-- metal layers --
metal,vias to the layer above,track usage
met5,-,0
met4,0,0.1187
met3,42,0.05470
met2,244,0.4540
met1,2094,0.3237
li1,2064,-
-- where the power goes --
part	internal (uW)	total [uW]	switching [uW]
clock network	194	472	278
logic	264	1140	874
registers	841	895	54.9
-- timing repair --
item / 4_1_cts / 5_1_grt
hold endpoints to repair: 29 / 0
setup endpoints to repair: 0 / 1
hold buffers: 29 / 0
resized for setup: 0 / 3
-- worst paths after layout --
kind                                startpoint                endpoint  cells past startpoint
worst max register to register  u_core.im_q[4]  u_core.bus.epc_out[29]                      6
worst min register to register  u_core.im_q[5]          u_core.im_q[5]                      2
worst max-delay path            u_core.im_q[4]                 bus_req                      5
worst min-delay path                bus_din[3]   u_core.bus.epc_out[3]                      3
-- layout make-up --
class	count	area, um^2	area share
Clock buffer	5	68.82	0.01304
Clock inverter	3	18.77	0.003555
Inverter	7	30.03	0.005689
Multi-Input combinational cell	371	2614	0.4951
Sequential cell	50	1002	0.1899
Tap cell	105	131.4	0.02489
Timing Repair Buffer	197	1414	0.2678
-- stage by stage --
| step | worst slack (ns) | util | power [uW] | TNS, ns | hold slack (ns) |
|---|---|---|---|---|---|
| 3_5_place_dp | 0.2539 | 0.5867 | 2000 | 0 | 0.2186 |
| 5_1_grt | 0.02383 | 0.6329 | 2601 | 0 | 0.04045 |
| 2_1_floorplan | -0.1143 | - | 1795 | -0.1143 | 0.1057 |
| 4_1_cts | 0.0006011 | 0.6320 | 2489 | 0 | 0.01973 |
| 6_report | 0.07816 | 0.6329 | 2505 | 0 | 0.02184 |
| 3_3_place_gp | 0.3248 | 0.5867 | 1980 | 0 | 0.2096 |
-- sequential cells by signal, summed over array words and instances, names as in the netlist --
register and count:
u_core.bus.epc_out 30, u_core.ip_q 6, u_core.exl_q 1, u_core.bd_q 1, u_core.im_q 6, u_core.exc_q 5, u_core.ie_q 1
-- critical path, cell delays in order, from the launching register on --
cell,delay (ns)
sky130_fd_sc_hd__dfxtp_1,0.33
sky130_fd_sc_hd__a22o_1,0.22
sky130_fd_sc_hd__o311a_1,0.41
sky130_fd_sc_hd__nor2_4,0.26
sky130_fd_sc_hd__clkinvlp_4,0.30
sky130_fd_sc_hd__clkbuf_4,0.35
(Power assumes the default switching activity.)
### config.mk
export PLATFORM = sky130hd
export DESIGN_NAME = decimal_entry_peripheral
export DESIGN_NICKNAME = d
export VERILOG_FILES = /design/src/rtl/decimal_entry_peripheral_pkg.sv /design/src/rtl/decimal_entry_peripheral_mac10.sv /design/src/rtl/decimal_entry_peripheral.sv
export SDC_FILE = /design/constraint.sdc
export NUM_CORES = 1
export LEC_CHECK = 0
export ABC_AREA = 1
export CAP_MARGIN = 20
export CORE_ASPECT_RATIO = 1.4
export CORE_MARGIN = 1
export CORE_UTILIZATION = 23
export DETAILED_ROUTE_END_ITERATION = 7
export SLEW_MARGIN = 20
export SYNTH_ARGS = -nofsm -noshare
export SYNTH_HDL_FRONTEND = slang
export SYNTH_SLANG_ARGS = --single-unit
export TNS_END_PERCENT = 30
### constraint.sdc
create_clock -name clk -period 5.3 [get_ports clk]
set_clock_uncertainty 0.1 [all_clocks]
set_input_delay 1.06 -clock clk [delete_from_list [all_inputs] [get_ports clk]]
set_output_delay 1.06 -clock clk [all_outputs]
set_load 0.01 [all_outputs]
========================================================================
* **Exercise directions**:
Show each line of the material that includes the word "layout".

* **Problem solution**:
-- worst paths after layout --
-- layout make-up --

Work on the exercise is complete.